自分の意見を声高に主張し、他者をこき下ろす手法が日本で見受けられますが、ここからはイノベーションは生まれません。どんな人から学ぼうという謙虚な気持ちがなければ、アイデアを生み出せません。自分をエライと思ったとたん、知能以上の知恵は出なくなります。万人を師と仰ぎ、森羅万象から学ぶ勢があってこそ、万物をイノベーションの芽にする力が生まれるのです。 

新しい知を生み出すためには、以下の3つのステップを繰り返すことです。
1、否定しない
2、新たな視点提供を歓迎する
3、提供された新視点から連想を展開する

他者とのコミュニケーションの中で、「問い」を有効活用しましょう。「問い」により、「情報を加味する」ことができ、アイデアが生まれやすくなります。質問する前に自分の考えを述べる形で新視点(連想)を提供し、さらに新たな思考を促すことで、「ソクラテスの産婆術」を再現できます。ソクラテスは知識のない若者たちに質問を重ねることで、新たな視点を得ていたのです。

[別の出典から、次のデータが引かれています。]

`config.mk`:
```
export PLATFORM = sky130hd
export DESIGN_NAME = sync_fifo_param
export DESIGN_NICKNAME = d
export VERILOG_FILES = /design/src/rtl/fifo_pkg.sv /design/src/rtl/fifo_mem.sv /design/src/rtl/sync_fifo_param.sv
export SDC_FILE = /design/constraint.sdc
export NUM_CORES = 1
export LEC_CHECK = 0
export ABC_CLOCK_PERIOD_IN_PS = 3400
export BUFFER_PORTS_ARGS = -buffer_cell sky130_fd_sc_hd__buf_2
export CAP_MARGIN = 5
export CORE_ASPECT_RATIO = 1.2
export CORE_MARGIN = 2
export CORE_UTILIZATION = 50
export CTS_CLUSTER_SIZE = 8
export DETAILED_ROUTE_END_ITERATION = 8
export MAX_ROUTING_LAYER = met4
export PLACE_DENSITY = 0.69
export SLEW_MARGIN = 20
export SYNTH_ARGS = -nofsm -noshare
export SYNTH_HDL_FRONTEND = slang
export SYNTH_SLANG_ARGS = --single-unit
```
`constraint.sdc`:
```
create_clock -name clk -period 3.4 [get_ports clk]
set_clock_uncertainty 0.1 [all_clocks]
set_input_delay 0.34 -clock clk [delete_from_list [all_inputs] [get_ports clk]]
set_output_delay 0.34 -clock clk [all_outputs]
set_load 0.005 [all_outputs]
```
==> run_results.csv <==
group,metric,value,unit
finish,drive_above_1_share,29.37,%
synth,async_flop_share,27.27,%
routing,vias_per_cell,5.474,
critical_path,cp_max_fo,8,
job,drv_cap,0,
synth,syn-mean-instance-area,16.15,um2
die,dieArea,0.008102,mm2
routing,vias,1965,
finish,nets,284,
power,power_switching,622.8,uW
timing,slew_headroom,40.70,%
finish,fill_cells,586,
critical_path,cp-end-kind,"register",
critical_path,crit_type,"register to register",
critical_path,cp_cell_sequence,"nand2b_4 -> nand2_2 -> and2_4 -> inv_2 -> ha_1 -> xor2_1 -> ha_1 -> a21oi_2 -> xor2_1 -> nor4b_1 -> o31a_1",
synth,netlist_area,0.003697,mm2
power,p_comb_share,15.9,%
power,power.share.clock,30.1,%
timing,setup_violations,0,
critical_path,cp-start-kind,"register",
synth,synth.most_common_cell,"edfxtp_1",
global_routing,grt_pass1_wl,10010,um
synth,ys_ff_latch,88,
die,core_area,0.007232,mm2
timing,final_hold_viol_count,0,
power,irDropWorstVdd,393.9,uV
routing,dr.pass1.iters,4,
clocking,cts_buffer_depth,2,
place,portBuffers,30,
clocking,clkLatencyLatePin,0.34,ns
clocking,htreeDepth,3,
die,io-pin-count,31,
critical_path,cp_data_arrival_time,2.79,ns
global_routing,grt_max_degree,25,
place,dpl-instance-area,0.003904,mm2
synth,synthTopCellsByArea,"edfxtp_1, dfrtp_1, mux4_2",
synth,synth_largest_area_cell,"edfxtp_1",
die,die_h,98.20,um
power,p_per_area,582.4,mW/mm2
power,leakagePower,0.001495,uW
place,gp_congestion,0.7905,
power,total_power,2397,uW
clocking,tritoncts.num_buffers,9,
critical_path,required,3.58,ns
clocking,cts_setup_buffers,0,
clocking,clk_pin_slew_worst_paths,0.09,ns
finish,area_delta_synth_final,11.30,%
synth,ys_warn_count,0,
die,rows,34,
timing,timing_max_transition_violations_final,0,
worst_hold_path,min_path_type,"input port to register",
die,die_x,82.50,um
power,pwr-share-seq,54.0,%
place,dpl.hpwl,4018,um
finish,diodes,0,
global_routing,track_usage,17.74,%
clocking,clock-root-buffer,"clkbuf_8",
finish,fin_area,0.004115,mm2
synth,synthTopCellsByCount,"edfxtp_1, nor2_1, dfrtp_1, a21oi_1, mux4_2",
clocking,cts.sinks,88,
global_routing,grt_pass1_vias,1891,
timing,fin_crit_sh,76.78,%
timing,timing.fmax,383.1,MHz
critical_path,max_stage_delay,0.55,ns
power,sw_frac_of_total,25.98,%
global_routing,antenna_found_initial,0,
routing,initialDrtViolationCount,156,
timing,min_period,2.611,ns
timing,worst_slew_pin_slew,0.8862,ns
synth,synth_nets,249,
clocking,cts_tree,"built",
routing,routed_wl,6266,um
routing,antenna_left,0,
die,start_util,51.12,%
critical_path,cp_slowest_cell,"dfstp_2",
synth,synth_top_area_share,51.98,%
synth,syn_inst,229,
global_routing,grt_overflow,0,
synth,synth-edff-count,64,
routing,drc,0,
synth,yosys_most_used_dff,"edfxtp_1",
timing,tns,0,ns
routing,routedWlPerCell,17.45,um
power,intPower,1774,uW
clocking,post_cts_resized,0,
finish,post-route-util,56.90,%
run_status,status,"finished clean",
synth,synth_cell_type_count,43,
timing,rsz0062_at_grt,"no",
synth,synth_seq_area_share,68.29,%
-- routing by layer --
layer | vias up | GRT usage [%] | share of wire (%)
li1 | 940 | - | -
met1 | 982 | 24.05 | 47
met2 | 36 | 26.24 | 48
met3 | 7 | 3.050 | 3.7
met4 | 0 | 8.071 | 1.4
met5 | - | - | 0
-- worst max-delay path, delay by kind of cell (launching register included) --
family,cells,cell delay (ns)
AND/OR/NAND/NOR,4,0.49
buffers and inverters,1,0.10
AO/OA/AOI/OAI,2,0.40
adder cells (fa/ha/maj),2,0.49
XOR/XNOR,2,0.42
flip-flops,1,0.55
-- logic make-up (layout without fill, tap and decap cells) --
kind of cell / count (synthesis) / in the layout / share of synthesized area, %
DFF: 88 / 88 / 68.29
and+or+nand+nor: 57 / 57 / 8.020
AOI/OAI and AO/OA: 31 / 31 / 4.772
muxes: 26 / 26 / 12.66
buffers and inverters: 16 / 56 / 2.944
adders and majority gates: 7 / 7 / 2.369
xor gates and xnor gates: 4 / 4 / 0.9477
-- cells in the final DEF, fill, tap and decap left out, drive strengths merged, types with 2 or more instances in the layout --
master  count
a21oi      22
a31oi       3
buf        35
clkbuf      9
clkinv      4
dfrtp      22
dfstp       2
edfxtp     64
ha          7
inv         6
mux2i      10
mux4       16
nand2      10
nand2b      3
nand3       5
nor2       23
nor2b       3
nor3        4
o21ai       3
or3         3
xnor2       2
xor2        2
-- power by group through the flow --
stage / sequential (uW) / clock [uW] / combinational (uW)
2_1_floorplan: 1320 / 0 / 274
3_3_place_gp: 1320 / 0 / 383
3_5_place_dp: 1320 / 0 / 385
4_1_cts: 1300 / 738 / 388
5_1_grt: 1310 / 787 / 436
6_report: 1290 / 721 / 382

質問を重ねることで、自分の視点を変えることができるようになり、ここからイノベーションが生まれてきます。ブレストをする時には自分の意見を押し付けるのをやめ、相手の意見から新視点を得られるように、謙虚な姿勢でのぞむべきです。若い世代のアイデアを活用することで、おじさんでもイノベーションを起こせるようになります。アイデアを交換するという気持ちを持って、様々な人を師に迎えることで、自分の可能性を広げられます。

会議で黙っている人から意外なアイデアがもらえることもあります。声の大きな人主導の会議をやめ、全員が意見を言える環境を整えることで、イノベーションが生まれます。リーダーはたくさんの意見を引き出せるよう、上手にファシリテーションを行うべきです。